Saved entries
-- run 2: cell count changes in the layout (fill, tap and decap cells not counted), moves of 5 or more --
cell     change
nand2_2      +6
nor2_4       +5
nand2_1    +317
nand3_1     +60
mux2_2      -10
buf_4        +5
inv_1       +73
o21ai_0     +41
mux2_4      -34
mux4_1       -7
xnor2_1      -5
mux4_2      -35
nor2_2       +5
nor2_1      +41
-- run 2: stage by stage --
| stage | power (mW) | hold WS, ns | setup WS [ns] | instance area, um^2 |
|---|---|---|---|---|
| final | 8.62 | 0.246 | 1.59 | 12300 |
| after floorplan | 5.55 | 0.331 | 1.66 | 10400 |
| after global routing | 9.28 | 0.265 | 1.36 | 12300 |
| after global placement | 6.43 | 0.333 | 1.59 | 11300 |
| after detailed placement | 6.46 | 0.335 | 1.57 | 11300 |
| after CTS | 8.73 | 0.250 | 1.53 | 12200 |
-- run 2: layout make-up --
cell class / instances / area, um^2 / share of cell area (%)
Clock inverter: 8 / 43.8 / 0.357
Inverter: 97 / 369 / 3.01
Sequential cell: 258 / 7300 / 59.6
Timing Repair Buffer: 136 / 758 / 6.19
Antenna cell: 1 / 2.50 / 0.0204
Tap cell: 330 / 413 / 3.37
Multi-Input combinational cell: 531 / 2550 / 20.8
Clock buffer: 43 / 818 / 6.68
`src/rtl/cond_logic_pkg.sv`:
```
// Shared definitions for the condition unit: ARM condition-field encodings and NZCV bit positions.
package cond_logic_pkg;

  typedef enum logic [3:0] {
    COND_EQ = 4'b0000,
    COND_NE = 4'b0001,
    COND_CS = 4'b0010,
    COND_CC = 4'b0011,
    COND_MI = 4'b0100,
    COND_PL = 4'b0101,
    COND_VS = 4'b0110,
    COND_VC = 4'b0111,
    COND_HI = 4'b1000,
    COND_LS = 4'b1001,
    COND_GE = 4'b1010,
    COND_LT = 4'b1011,
    COND_GT = 4'b1100,
    COND_LE = 4'b1101,
    COND_AL = 4'b1110
  } cond_e;

  localparam int unsigned FLAG_N = 3;
  localparam int unsigned FLAG_Z = 2;
  localparam int unsigned FLAG_C = 1;
  localparam int unsigned FLAG_V = 0;

endpackage

```
`src/rtl/cond_logic_flag_reg.sv`:
```
// Two-bit flag register with asynchronous active-low reset and load enable.
module cond_logic_flag_reg #(
  parameter logic [1:0] RST_VAL = 2'b00
) (
  input  logic       clk,
  input  logic       reset,
  input  logic       en,
  input  logic [1:0] d,
  output logic [1:0] q
);

  always_ff @(posedge clk or negedge reset) begin
    if (!reset) begin
      q <= RST_VAL;
    end else if (en) begin
      q <= d;
    end
  end

endmodule

```
`src/rtl/cond_logic.sv`:
```
// Condition unit: holds NZCV, evaluates the instruction Cond field against it and
// gates the decoder's write requests into committed PC/register/memory writes.
module cond_logic
  import cond_logic_pkg::*;
#(
  parameter logic [3:0] FLAG_RST = 4'b0000,
  parameter bit         HAS_EN   = 1'b1
) (
  input  logic       clk,
  input  logic       reset,
  input  logic       En,
  input  logic [3:0] Cond,
  input  logic [3:0] ALUFlags,
  input  logic [1:0] FlagW,
  input  logic       PCS,
  input  logic       RegW,
  input  logic       MemW,
  output logic       PCSrc,
  output logic       RegWrite,
  output logic       MemWrite,
  output logic [3:0] Flags,
  output logic       CondEx
);

  logic [1:0] nz_q;
  logic [1:0] cv_q;
  logic       adv;
  logic       n, z, c, v;

  assign adv   = HAS_EN ? En : 1'b1;
  assign Flags = {nz_q, cv_q};
  assign n     = Flags[FLAG_N];
  assign z     = Flags[FLAG_Z];
  assign c     = Flags[FLAG_C];
  assign v     = Flags[FLAG_V];

  // Evaluated from registered flags only: an instruction never sees its own ALU result.
  always_comb begin
    CondEx = 1'b1;
    case (cond_e'(Cond))
      COND_EQ: CondEx = z;
      COND_NE: CondEx = ~z;
      COND_CS: CondEx = c;
      COND_CC: CondEx = ~c;
      COND_MI: CondEx = n;
      COND_PL: CondEx = ~n;
      COND_VS: CondEx = v;
      COND_VC: CondEx = ~v;
      COND_HI: CondEx = c & ~z;
      COND_LS: CondEx = ~(c & ~z);
      COND_GE: CondEx = (n == v);
      COND_LT: CondEx = (n != v);
      COND_GT: CondEx = ~z & (n == v);
      COND_LE: CondEx = ~(~z & (n == v));
      COND_AL: CondEx = 1'b1;
      default: CondEx = 1'b1;
    endcase
  end

  assign PCSrc    = PCS  & CondEx;
  assign RegWrite = RegW & CondEx;
  assign MemWrite = MemW & CondEx & adv;

  cond_logic_flag_reg #(.RST_VAL(FLAG_RST[3:2])) u_nz (
    .clk   (clk),
    .reset (reset),
    .en    (adv & FlagW[1] & CondEx),
    .d     (ALUFlags[3:2]),
    .q     (nz_q)
  );

  cond_logic_flag_reg #(.RST_VAL(FLAG_RST[1:0])) u_cv (
    .clk   (clk),
    .reset (reset),
    .en    (adv & FlagW[0] & CondEx),
    .d     (ALUFlags[1:0]),
    .q     (cv_q)
  );

endmodule

```
===== config.mk =====
export PLATFORM = sky130hd
export DESIGN_NAME = lsu_controller
export DESIGN_NICKNAME = d
export VERILOG_FILES = /design/src/rtl/lsu_controller_pkg.sv /design/src/rtl/lsu_controller_load_align_extend.sv /design/src/rtl/unsigned_extender.sv /design/src/rtl/lsu_controller.sv
export SDC_FILE = /design/constraint.sdc
export NUM_CORES = 1
export LEC_CHECK = 0
export CAP_MARGIN = 20
export CELL_PAD_IN_SITES_DETAIL_PLACEMENT = 2
export CELL_PAD_IN_SITES_GLOBAL_PLACEMENT = 2
export CORE_MARGIN = 5
export CORE_UTILIZATION = 32
export CTS_CLUSTER_SIZE = 25
export DETAILED_ROUTE_END_ITERATION = 10
export GPL_ROUTABILITY_DRIVEN = 0
export PLACE_DENSITY_LB_ADDON = 0.12
export SYNTH_ARGS = -nofsm -noshare
export SYNTH_HDL_FRONTEND = slang
export SYNTH_HIERARCHICAL = 1
export SYNTH_SLANG_ARGS = --single-unit
export TNS_END_PERCENT = 50

===== constraint.sdc =====
create_clock -name clk -period 6.6 [get_ports clk]
set_clock_uncertainty 0.2 [all_clocks]
set_input_delay 0.99 -clock clk [delete_from_list [all_inputs] [get_ports clk]]
set_output_delay 0.99 -clock clk [all_outputs]
set_load 0.01 [all_outputs]

===== src/rtl/lsu_controller_pkg.sv =====
// rtl/lsu_controller_pkg.sv - shared types, funct3 codes and request checking for the load/store unit
package lsu_controller_pkg;

    typedef enum logic [1:0] {
        ST_IDLE   = 2'b00,
        ST_REQ    = 2'b01,
        ST_WAIT_R = 2'b10,
        ST_RESP   = 2'b11
    } lsu_state_e;

    typedef enum logic [1:0] {
        ERR_OK         = 2'b00,
        ERR_MISALIGNED = 2'b01,
        ERR_ILLEGAL    = 2'b10,
        ERR_TIMEOUT    = 2'b11
    } lsu_error_e;

    typedef enum logic [1:0] {
        U_EXT_SEL_B = 2'b00,
        U_EXT_SEL_H = 2'b01,
        U_EXT_SEL_W = 2'b10
    } unsigned_extender_sel_e;

    localparam logic [2:0] F3_B  = 3'b000;
    localparam logic [2:0] F3_H  = 3'b001;
    localparam logic [2:0] F3_W  = 3'b010;
    localparam logic [2:0] F3_BU = 3'b100;
    localparam logic [2:0] F3_HU = 3'b101;

    // Illegal encodings are reported ahead of misalignment.
    function automatic lsu_error_e check_req(input logic       is_store,
                                             input logic [2:0] funct3,
                                             input logic [1:0] off);
        logic illegal;
        logic misaligned;
        illegal    = is_store ? (funct3 > F3_W)
                              : !(funct3 inside {F3_B, F3_H, F3_W, F3_BU, F3_HU});
        misaligned = ((funct3 == F3_H || funct3 == F3_HU) && off[0]) ||
                     ((funct3 == F3_W) && (off != 2'b00));
        if (illegal)
            return ERR_ILLEGAL;
        else if (misaligned)
            return ERR_MISALIGNED;
        else
            return ERR_OK;
    endfunction

endpackage


===== src/rtl/lsu_controller_load_align_extend.sv =====
// rtl/lsu_controller_load_align_extend.sv - shifts the addressed lane of a read word down and extends it
module load_align_extend
    import lsu_controller_pkg::*;
(
    input  logic [31:0] rdata,
    input  logic [1:0]  off,
    input  logic [2:0]  funct3,
    output logic [31:0] result
);

    logic [31:0]            shifted;
    logic [31:0]            uext;
    unsigned_extender_sel_e sel;

    assign shifted = rdata >> {off, 3'b000};

    always_comb begin
        sel = U_EXT_SEL_W;
        case (funct3)
            F3_BU:   sel = U_EXT_SEL_B;
            F3_HU:   sel = U_EXT_SEL_H;
            default: sel = U_EXT_SEL_W;
        endcase
    end

    unsigned_extender u_uext (
        .din  (shifted),
        .sel  (sel),
        .dout (uext)
    );

    always_comb begin
        result = uext;
        case (funct3)
            F3_B:    result = {{24{shifted[7]}}, shifted[7:0]};
            F3_H:    result = {{16{shifted[15]}}, shifted[15:0]};
            default: result = uext;
        endcase
    end

endmodule


===== src/rtl/unsigned_extender.sv =====
// rtl/unsigned_extender.sv - zero-extends the low byte, half or full word of its input
module unsigned_extender
    import lsu_controller_pkg::*;
(
    input  logic [31:0]            din,
    input  unsigned_extender_sel_e sel,
    output logic [31:0]            dout
);

    always_comb begin
        dout = din;
        case (sel)
            U_EXT_SEL_B: dout = {24'd0, din[7:0]};
            U_EXT_SEL_H: dout = {16'd0, din[15:0]};
            default:     dout = din;
        endcase
    end

endmodule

__Task details__: Set down exactly the lines of the data above, beginning with the line that has "Inverter: 97 / 369 / 3.01" and ending with the line that has "Multi-Input combinational cell: 531", and no others.

__Written answer__:
Inverter: 97 / 369 / 3.01
Sequential cell: 258 / 7300 / 59.6
Timing Repair Buffer: 136 / 758 / 6.19
Antenna cell: 1 / 2.50 / 0.0204
Tap cell: 330 / 413 / 3.37
Multi-Input combinational cell: 531 / 2550 / 20.8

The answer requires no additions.